> _EXERCISE BRIEF_
Work out how many lines of the material contain the string "import". Respond with the number only.

> _MATERIAL SHOWN_
**src/game_pkg.sv**
```systemverilog
package game_pkg;

    // Portrait number, 0 = no person, 1..9 = grid cells in row-major order.
    typedef logic [3:0] person_t;

    localparam person_t PERSON_NONE = 4'd0;  // Nobody chosen yet.

    // Outcome codes, shared with the peer board over the link.
    typedef enum logic [1:0] {
        RES_NONE = 2'b00,  // Game still running.
        RES_LOSE = 2'b01,  // Local player lost.
        RES_WIN  = 2'b10   // Local player won.
    } result_t;

    // Screen coordinate as delivered by the mouse decoder.
    typedef logic [11:0] coord_t;

    // Game phases, also shown on the display.
    typedef enum logic [2:0] {
        ST_IDLE      = 3'd0,  // After reset, waiting for start.
        ST_CHOOSE    = 3'd1,  // Player picks the secret person.
        ST_WAIT_PEER = 3'd2,  // Waiting for the peer to pick.
        ST_GUESS     = 3'd3,  // One click to guess.
        ST_DONE      = 3'd4   // Result shown.
    } game_state_t;

    // Shape of the portrait grid, fixed by the 4-bit person code.
    localparam int GRID_COLS = 3;
    localparam int GRID_ROWS = 3;

endpackage
```
**src/game_top.sv**
```systemverilog
`timescale 1ns/1ns

module game_top import game_pkg::*; #(
    parameter coord_t GRID_X0 = 12'd112,  // 800x600 screen, centred grid.
    parameter coord_t GRID_Y0 = 12'd84,
    parameter coord_t TILE_W  = 12'd192,
    parameter coord_t TILE_H  = 12'd144
) (
    input  logic        clk,
    input  logic        rst,
    input  coord_t      mouse_x,
    input  coord_t      mouse_y,
    input  logic        mouse_right,
    input  logic        start,
    input  person_t     peer_person,  // Async, from the peer board.
    input  logic        peer_ready,
    input  result_t     peer_result,
    output person_t     link_person,  // To the peer board.
    output logic        link_ready,
    output result_t     link_result,
    output result_t     result,
    output game_state_t state
);

    logic    pick_valid;
    person_t pick_id;
    logic    latch_own;
    logic    judge;
    logic    clear;
    logic    guessing;
    person_t peer_person_s;
    logic    peer_ready_s;
    result_t peer_result_s;

    pick_decoder #(
        .GRID_X0 (GRID_X0),
        .GRID_Y0 (GRID_Y0),
        .TILE_W  (TILE_W),
        .TILE_H  (TILE_H)
    ) u_pick_decoder (
        .clk         (clk),
        .rst         (rst),
        .mouse_x     (mouse_x),
        .mouse_y     (mouse_y),
        .mouse_right (mouse_right),
        .pick_valid  (pick_valid),
        .pick_id     (pick_id)
    );

    game_fsm u_game_fsm (
        .clk        (clk),
        .rst        (rst),
        .start      (start),
        .pick_valid (pick_valid),
        .peer_ready (peer_ready_s),
        .result     (result),
        .latch_own  (latch_own),
        .judge      (judge),
        .clear      (clear),
        .guessing   (guessing),
        .state      (state)
    );

    board_link u_board_link (
        .clk           (clk),
        .rst           (rst),
        .clear         (clear),
        .latch_own     (latch_own),
        .pick_id       (pick_id),
        .result        (result),
        .peer_person   (peer_person),
        .peer_ready    (peer_ready),
        .peer_result   (peer_result),
        .link_person   (link_person),
        .link_ready    (link_ready),
        .link_result   (link_result),
        .peer_person_s (peer_person_s),
        .peer_ready_s  (peer_ready_s),
        .peer_result_s (peer_result_s)
    );

    verdict_unit u_verdict_unit (
        .clk         (clk),
        .rst         (rst),
        .clear       (clear),
        .judge       (judge),
        .guessing    (guessing),
        .guess       (pick_id),
        .peer_person (peer_person_s),
        .peer_result (peer_result_s),
        .result      (result)
    );

endmodule

```
**src/game_fsm.sv**
```systemverilog
`timescale 1ns/1ns

module game_fsm import game_pkg::*; (
    input  logic        clk,
    input  logic        rst,
    input  logic        start,
    input  logic        pick_valid,
    input  logic        peer_ready,
    input  result_t     result,
    output logic        latch_own,
    output logic        judge,
    output logic        clear,
    output logic        guessing,
    output game_state_t state
);

    game_state_t state_nxt;

    always_ff @(posedge clk) begin
        if (rst) begin
            state <= ST_IDLE;
        end else begin
            state <= state_nxt;
        end
    end

    always_comb begin
        state_nxt = state;
        case (state)
            ST_IDLE: begin
                if (start) begin
                    state_nxt = ST_CHOOSE;
                end
            end
            ST_CHOOSE: begin
                if (pick_valid) begin
                    state_nxt = ST_WAIT_PEER;  // Secret person chosen.
                end
            end
            ST_WAIT_PEER: begin
                if (peer_ready) begin
                    state_nxt = ST_GUESS;
                end
            end
            ST_GUESS: begin
                if (result != RES_NONE) begin
                    state_nxt = ST_DONE;  // Local guess or peer result decided it.
                end
            end
            ST_DONE: begin
                if (start) begin
                    state_nxt = ST_CHOOSE;  // Next round.
                end
            end
            default: begin
                state_nxt = ST_IDLE;
            end
        endcase
    end

    // Strobes decode straight from the state, same cycle as the event.
    assign clear     = start && (state == ST_IDLE || state == ST_DONE);
    assign latch_own = pick_valid && (state == ST_CHOOSE);
    assign judge     = pick_valid && (state == ST_GUESS);
    assign guessing  = (state == ST_GUESS);

endmodule

```
**src/verdict_unit.sv**
```systemverilog
`timescale 1ns/1ns

module verdict_unit import game_pkg::*; (
    input  logic    clk,
    input  logic    rst,
    input  logic    clear,
    input  logic    judge,
    input  logic    guessing,
    input  person_t guess,
    input  person_t peer_person,
    input  result_t peer_result,
    output result_t result
);

    result_t result_nxt;

    // The first decision of a round wins, later events are ignored.
    always_comb begin
        result_nxt = result;
        if (result == RES_NONE) begin
            if (judge) begin
                if (guess == peer_person) begin
                    result_nxt = RES_WIN;  // Guessed the peer's person.
                end else begin
                    result_nxt = RES_LOSE;
                end
            end else if (guessing) begin
                // Peer judged first, take the opposite outcome.
                case (peer_result)
                    RES_WIN:  result_nxt = RES_LOSE;
                    RES_LOSE: result_nxt = RES_WIN;
                    default:  result_nxt = RES_NONE;
                endcase
            end
        end
    end

    always_ff @(posedge clk) begin
        if (rst || clear) begin
            result <= RES_NONE;
        end else begin
            result <= result_nxt;
        end
    end

endmodule

```
**src/board_link.sv**
```systemverilog
`timescale 1ns/1ns

module board_link import game_pkg::*; (
    input  logic    clk,
    input  logic    rst,
    input  logic    clear,
    input  logic    latch_own,
    input  person_t pick_id,
    input  result_t result,
    input  person_t peer_person,
    input  logic    peer_ready,
    input  result_t peer_result,
    output person_t link_person,
    output logic    link_ready,
    output result_t link_result,
    output person_t peer_person_s,
    output logic    peer_ready_s,
    output result_t peer_result_s
);

    // Outgoing secret person and ready flag.
    always_ff @(posedge clk) begin
        if (rst || clear) begin
            link_person <= PERSON_NONE;
            link_ready  <= 1'b0;
        end else if (latch_own) begin
            link_person <= pick_id;  // Held for the whole round.
            link_ready  <= 1'b1;
        end
    end

    // Local outcome goes out so the peer can mirror it.
    always_ff @(posedge clk) begin
        if (rst || clear) begin
            link_result <= RES_NONE;
        end else begin
            link_result <= result;
        end
    end

    // Incoming fields from the peer board.
    link_sync #(
        .payload_t (person_t)
    ) u_sync_person (
        .clk (clk),
        .rst (rst),
        .d   (peer_person),
        .q   (peer_person_s)
    );

    link_sync #(
        .payload_t (logic)
    ) u_sync_ready (
        .clk (clk),
        .rst (rst),
        .d   (peer_ready),
        .q   (peer_ready_s)
    );

    link_sync #(
        .payload_t (result_t)
    ) u_sync_result (
        .clk (clk),
        .rst (rst),
        .d   (peer_result),
        .q   (peer_result_s)
    );

endmodule

```
**src/pick_decoder.sv**
```systemverilog
`timescale 1ns/1ns

module pick_decoder import game_pkg::*; #(
    parameter coord_t GRID_X0 = 12'd112,
    parameter coord_t GRID_Y0 = 12'd84,
    parameter coord_t TILE_W  = 12'd192,
    parameter coord_t TILE_H  = 12'd144
) (
    input  logic    clk,
    input  logic    rst,
    input  coord_t  mouse_x,
    input  coord_t  mouse_y,
    input  logic    mouse_right,
    output logic    pick_valid,
    output person_t pick_id
);

    logic       btn_q;  // Button level from the previous edge.
    logic       press;
    logic [2:0] col_hit;  // {inside, index}.
    logic [2:0] row_hit;

    // Walks the tile boundaries of one axis and returns {inside, index}.
    function automatic logic [2:0] locate(input coord_t pos, input coord_t origin,
                                          input coord_t size, input int count);
        logic [2:0] found;
        int         offset;
        found  = 3'b000;
        offset = int'(pos) - int'(origin);
        if (pos >= origin) begin
            for (int i = 0; i < count; i++) begin
                if (!found[2] && offset < (i + 1) * int'(size)) begin
                    found = {1'b1, 2'(i)};
                end
            end
        end
        return found;
    endfunction

    assign press   = mouse_right && !btn_q;  // Rising edge of the button.
    assign col_hit = locate(mouse_x, GRID_X0, TILE_W, GRID_COLS);
    assign row_hit = locate(mouse_y, GRID_Y0, TILE_H, GRID_ROWS);

    always_ff @(posedge clk) begin
        if (rst) begin
            btn_q      <= 1'b0;
            pick_valid <= 1'b0;
        end else begin
            btn_q      <= mouse_right;
            pick_valid <= press && col_hit[2] && row_hit[2];  // Clicks off the grid are dropped.
        end
    end

    // Person number row * 3 + column + 1.
    always_ff @(posedge clk) begin
        if (press) begin
            pick_id <= person_t'(int'(row_hit[1:0]) * GRID_COLS + int'(col_hit[1:0]) + 1);
        end
    end

endmodule

```
**src/link_sync.sv**
```systemverilog
`timescale 1ns/1ns

module link_sync #(
    parameter type payload_t = logic
) (
    input  logic     clk,
    input  logic     rst,
    input  payload_t d,  // Asynchronous field from the peer board.
    output payload_t q   // Same field in the local clock domain.
);

    payload_t meta;  // First stage, may go metastable.
    payload_t stable;

    always_ff @(posedge clk) begin
        if (rst) begin
            meta   <= payload_t'(0);
            stable <= payload_t'(0);
        end else begin
            meta   <= d;
            stable <= meta;  // Two edges from d to q.
        end
    end

    assign q = stable;

endmodule

```
**config.mk**
```make
export PLATFORM = sky130hd
export DESIGN_NAME = game_top
export DESIGN_NICKNAME = d
export VERILOG_FILES = /design/src/game_pkg.sv /design/src/game_top.sv /design/src/game_fsm.sv /design/src/verdict_unit.sv /design/src/board_link.sv /design/src/pick_decoder.sv /design/src/link_sync.sv
export SDC_FILE = /design/constraint.sdc
export NUM_CORES = 1
export LEC_CHECK = 0
export CORE_UTILIZATION = 30
export CTS_BUF_LIST = sky130_fd_sc_hd__clkbuf_2 sky130_fd_sc_hd__clkbuf_4 sky130_fd_sc_hd__clkbuf_8
export DETAILED_ROUTE_END_ITERATION = 8
export DONT_BUFFER_PORTS = 1
export PLACE_DENSITY = 0.55
export SYNTH_ARGS = -nofsm -noshare
export SYNTH_HDL_FRONTEND = slang
export SYNTH_SLANG_ARGS = --single-unit
export TNS_END_PERCENT = 1
```
**constraint.sdc**
```tcl
create_clock -name clk -period 3 [get_ports clk]
set_input_delay 0 -clock clk [delete_from_list [all_inputs] [get_ports clk]]
set_output_delay 0 -clock clk [all_outputs]
set_load 0.05 [all_outputs]
```
==> run summary, run 1 <==
Status: complete, but fails checks
Failing checks: negative hold slack
Multi-input logic area: 708 um2
Type of origin of the critical path: input pin
Fin crit period: 2.14 ns
Setup TNS: 0 ns
Die Y: 71.0 um
Vias in the first global route: 994
Internal cell power: 737 uW
CTS root buf: clkbuf_8
Synth Cell Area: 1430 um2
Final #Nets: 196
Final worst-path cycle share: 0.714
Sequential Power Share: 0.499
Yosys cell types: 38
Routed Antenna Nets: 0
Maximum clock path buffer count: 2
CTS buffer count: 5
Fin area: 1700 um2
Clock slew seen by the registers of the worst setup and hold paths: 0.06 ns
Most common cell after layout, fill and taps aside: dfxtp_1
Synthesis-stage register bit count: 32
TritonCTS clock tree: done
Critical Path Sink Type: flip-flop
Initial core utilization: 0.319
Synth-to-Final Area Change: 19.4%
Area leader, netlist: dfxtp_1
Register Area: 681 um2
Syn avg cell area: 10.1 um2
Mux cell area share after synthesis: 0.0280
Post-DP HPWL: 2.02 mm
Post-synthesis sequential area ratio: 0.477
Most frequent cells in the layout: dfxtp_1, nor2b_1, nor2_1, dlygate4sd3_1, a21oi_1
Crit-path max FO: 5
GRT overflow: 0
First-pass GRT wire length: 4.22 mm
Sw Ratio: 0.199
Gpl congestion: 0.760
Avg WL per Cell: 12.6 um
Total power: 920 uW
Yosys warnings: 0
Adder-cell share of the synthesized area: 0.0543
Max Cap Viol: 0
Post-synth EDFFs: 4
Worst EP required: 3.03 ns
Die width: 71.0 um
HP Class: in2reg
Final WS setup: 0.858 ns
PD cells: 540 nW/um2
Vias: 1,030
Skew-Pair Late Insertion Delay: 0.27 ns
First-pass DRT Iterations: 8
Cell count after synthesis: 141
Deepest level of the CTS H-tree: 2
Final wirelength: 2.63 mm
Placed inst area: 1470 um2
Syn_nets: 181
GRT Util Overall: 0.109
Final Util: 0.381
Post-CTS resize count: 0
Via density: 4.93
WP data arrival: 2.17 ns
Initial antenna violation count: 0
Core Area: 4470 um2
R2r setup slk: 1.25 ns
Gate power share: 0.068
Worst Tran Pin Value: 0.746 ns
Most used DFF post-synth: dfxtp_1
Clock skew: 0.00703 ns
Die area: 5040 um2
Unrepaired setup endpoints after global routing: false
Fin cells: 209
Final Hold Vio Count: 1
Row cnt: 24
Compound-cell area share of the yosys netlist: 0.129
# IOs: 47
Post-Synth XOR/XNOR Area: 0.0368
1st-iter DRT viols: 56
Clock network fraction of design power: 0.433
Worst slack, placed: 0.532 ns
Synth top area cells: dfxtp_1, edfxtp_1, nor2b_1
Max-slew violations: 0
Fill count: 441
Placed Cells: 189
Slew HR: 0.502
Psw: 183 uW
Sink Count: 32
Peak supply drop: 0.285 mV
Worst setup path class: in2reg
Largest family of logic cells by synthesized area: simple AND/OR/NAND/NOR gates
I/O Buffers: 0
Post-Synth Simple-Gate Area: 0.248
Final Setup Violations: 0
Layout cells sized above 1: 0.0955
Async S/R FF share, synth: 0
Largest net degree at the start of global routing: 22
Inserted Diodes: 0
Residual DRC count: 0
Top achievable clock speed: 467 MHz
WHS: -0.00799 ns
Yosys top cell area share: 0.393
Leakage: 0.672 nW
-- area by class of cell --
type                       count  share of cell area
clock inverter                 2              0.0206
sequential                    32               0.399
tap                           52              0.0382
multi-input combinational    100               0.416
inverter                       5              0.0110
timing repair buffer          12              0.0705
clock buffer                   6              0.0448
-- kinds of logic after synthesis --
| family | after synthesis |
|---|---|
| AND/OR/NAND/NOR | 60 |
| flip-flops | 32 |
| AO/OA/AOI/OAI | 25 |
| buffers and inverters | 9 |
| XOR/XNOR | 6 |
| adder cells (fa/ha/maj) | 5 |
| multiplexers | 4 |
-- state kept, by name (all words and copies together) (netlist names) --
name / cells
u_board_link.link_person: 4
u_board_link.u_sync_person.meta: 4
u_board_link.u_sync_person.q: 4
u_pick_decoder.pick_id: 4
u_game_fsm.state: 3
u_board_link.link_result: 2
u_board_link.u_sync_result.meta: 2
u_board_link.u_sync_result.q: 2
u_verdict_unit.result: 2
u_board_link.link_ready: 1
u_board_link.u_sync_ready.meta: 1
u_board_link.u_sync_ready.q: 1
u_pick_decoder.btn_q: 1
u_pick_decoder.pick_valid: 1
-- worst max-delay path: stages --
cell	delay, ns
nor4b_1	0.26
and4_1	0.25
a31oi_1	0.05
a311oi_1	0.43
fa_1	0.54
ha_1	0.32
a21o_1	0.15
a21o_1	0.17
-- per-layer routing --
layer	vias to the layer above	global-route usage	wire length [um]
met4	0	0.0467	14
li1	529	-	-
met5	-	0	0
met1	463	0.111	1110
met2	36	0.192	1310
met3	2	0.0513	196
-- power by group through the flow --
stage	logic, mW	clock network [mW]	registers [mW]
floorplan	0.0429	0	0.467
global placement	0.0443	0	0.469
detailed placement	0.0470	0	0.469
CTS	0.0632	0.408	0.459
global route	0.0700	0.429	0.461
finish	0.0623	0.399	0.459
-- cell usage after synthesis (2+ instances only) --
cell type and count:
a21o_1 3, a21oi_1 8, a31oi_1 5, and2_1 2, and4bb_2 2, clkbuf_1 2
dfxtp_1 28, edfxtp_1 4, fa_1 2, ha_1 3, inv_1 5, mux2i_1 4
nand2_1 5, nand3_1 2, nand3b_1 2, nor2_1 12, nor2b_1 19, nor3_1 5
nor4_1 2, nor4b_1 2, or2_2 3, xor2_1 5
-- path summary, 6_finish.rpt --
kind,startpoint,cells after the start,endpoint
worst max-delay path,mouse_y[8],8,u_pick_decoder.pick_id[3]
worst min-delay path,mouse_y[9],3,u_pick_decoder.pick_valid
worst max register to register,u_game_fsm.state[0],4,u_board_link.link_person[0]
worst min register to register,u_board_link.u_sync_result.meta[1],1,u_board_link.u_sync_result.q[1]
-- timing repair --
item | 4_1_cts | 5_1_grt
endpoints found under the setup margin | 0 | 0
hold buffers | 12 | 0
endpoints found under the hold margin | 26 | 0
buffers inserted | 0 | 0
No activity file was read; power rests on OpenSTA's default activity.
==> inputs of run 2 (changes only) <==
==> constraint.sdc (replaced) <==
create_clock -name clk -period 2.24 [get_ports clk]
set_input_delay 0 -clock clk [delete_from_list [all_inputs] [get_ports clk]]
set_output_delay 0 -clock clk [all_outputs]
set_load 0.05 [all_outputs]
==> run 2 against run 1 <==
- the run now ends clean
- routed wire length increased by 0.42%
- sequential share of layout area decreased by 1.7 points
- clock power is 46% higher
- utilization up 1.7 points
- non-clock buffer count is 7 higher
- highest routed layer unchanged
==> run summary, run 2 (synthesized netlist as in run 1, its figures left out) <==
Status: completed
Type of origin of the critical path: input pin
Fin area: 1780 um2
Fill count: 453
First-pass GRT wire length: 4.63 mm
Deepest level of the CTS H-tree: 2
Synth-to-Final Area Change: 24.7%
Post-CTS resize count: 0
Fin crit period: 2.02 ns
FF-to-FF path depth: 4
Inserted Diodes: 0
Top achievable clock speed: 494 MHz
I/O Buffers: 0
Max-slew violations: 0
TritonCTS clock tree: done
Worst setup path class: in2reg
CP Cell Sequence: nor3_1 > and4_1 > a31oi_1 > a311oi_2 > fa_1 > ha_1 > a21o_1 > a21o_1
Skew-Pair Late Insertion Delay: 0.28 ns
GRT Util Overall: 0.117
Vias: 1,068
Total power: 1.29 mW
GRT overflow: 0
Clock skew: 0.00614 ns
HP Class: in2reg
Fin cells: 216
Die width: 71.0 um
CP max stage cell: fa_1
1st-iter DRT viols: 49
# IOs: 47
Routed Antenna Nets: 0
Via density: 4.94
Placed inst area: 1520 um2
Initial core utilization: 0.319
Vias in the first global route: 1,122
PD cells: 724 nW/um2
Maximum clock path buffer count: 2
Largest net degree at the start of global routing: 22
Peak supply drop: 0.310 mV
Layout cells sized above 1: 0.134
Most frequent CP cell: a21o_1
Most common cell after layout, fill and taps aside: dfxtp_1
Sink Count: 32
Clock slew seen by the registers of the worst setup and hold paths: 0.07 ns
Worst EP required: 2.27 ns
Post-DP HPWL: 2.05 mm
Leakage: 0.717 nW
Final wirelength: 2.65 mm
Final Setup Violations: 0
Final Hold Vio Count: 0
Gpl congestion: 0.763
Die Y: 71.0 um
Avg WL per Cell: 12.2 um
Most frequent cells in the layout: dfxtp_1, nor2b_1, dlygate4sd3_1, nor2_1, a21oi_1
Unrepaired setup endpoints after global routing: false
Max Cap Viol: 0
Critical Path Sink Type: flip-flop
Final #Nets: 203
Crit-path max FO: 3
Initial antenna violation count: 0
Die area: 5040 um2
Core Area: 4470 um2
CTS buffer count: 5
CTS root buf: clkbuf_8
Slew HR: 0.533
First-pass DRT Iterations: 6
Setup TNS: 0 ns
Placed Cells: 195
Max incr delay on CP: 0.50 ns
Row cnt: 24
WP data arrival: 2.05 ns
Residual DRC count: 0
Worst Tran Pin Value: 0.698 ns
WHS Path Cells: 4
Final worst-path cycle share: 0.904
## run 2: area by class of cell
class,instances,area (um2),area share
Clock buffer,7,96.3,0.0541
Clock inverter,1,30.0,0.0169
Inverter,5,18.8,0.0105
Multi-Input combinational cell,100,714,0.401
Sequential cell,32,681,0.382
Tap cell,52,65.1,0.0365
Timing Repair Buffer,19,175,0.0984
## run 2: path summary, 6_finish.rpt
check / start / endpoint / slack [ns]
max reg2reg: u_game_fsm.state[2] / u_verdict_unit.result[1] / 0.65
min: start / u_game_fsm.state[0] / 0.03
min reg2reg: u_board_link.u_sync_person.meta[1] / u_board_link.u_sync_person.q[1] / 0.44
max: mouse_y[3] / u_pick_decoder.pick_id[3] / 0.22
## run 2: critical path, delay by kind of cell
family                     cells  cell delay [ns]
and+or+nand+nor                2             0.51
AOI/OAI and AO/OA              4             0.73
adders and majority gates      2             0.82
## run 2: power by group
group / internal (mW) / leakage [nW] / switching, mW
Combinational: 0.0493 / 0.384 / 0.0467
Sequential: 0.600 / 0.269 / 0.00952
Clock: 0.392 / 0.0645 / 0.192
Total: 1.04 / 0.717 / 0.248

> _WRITTEN REPLY_
5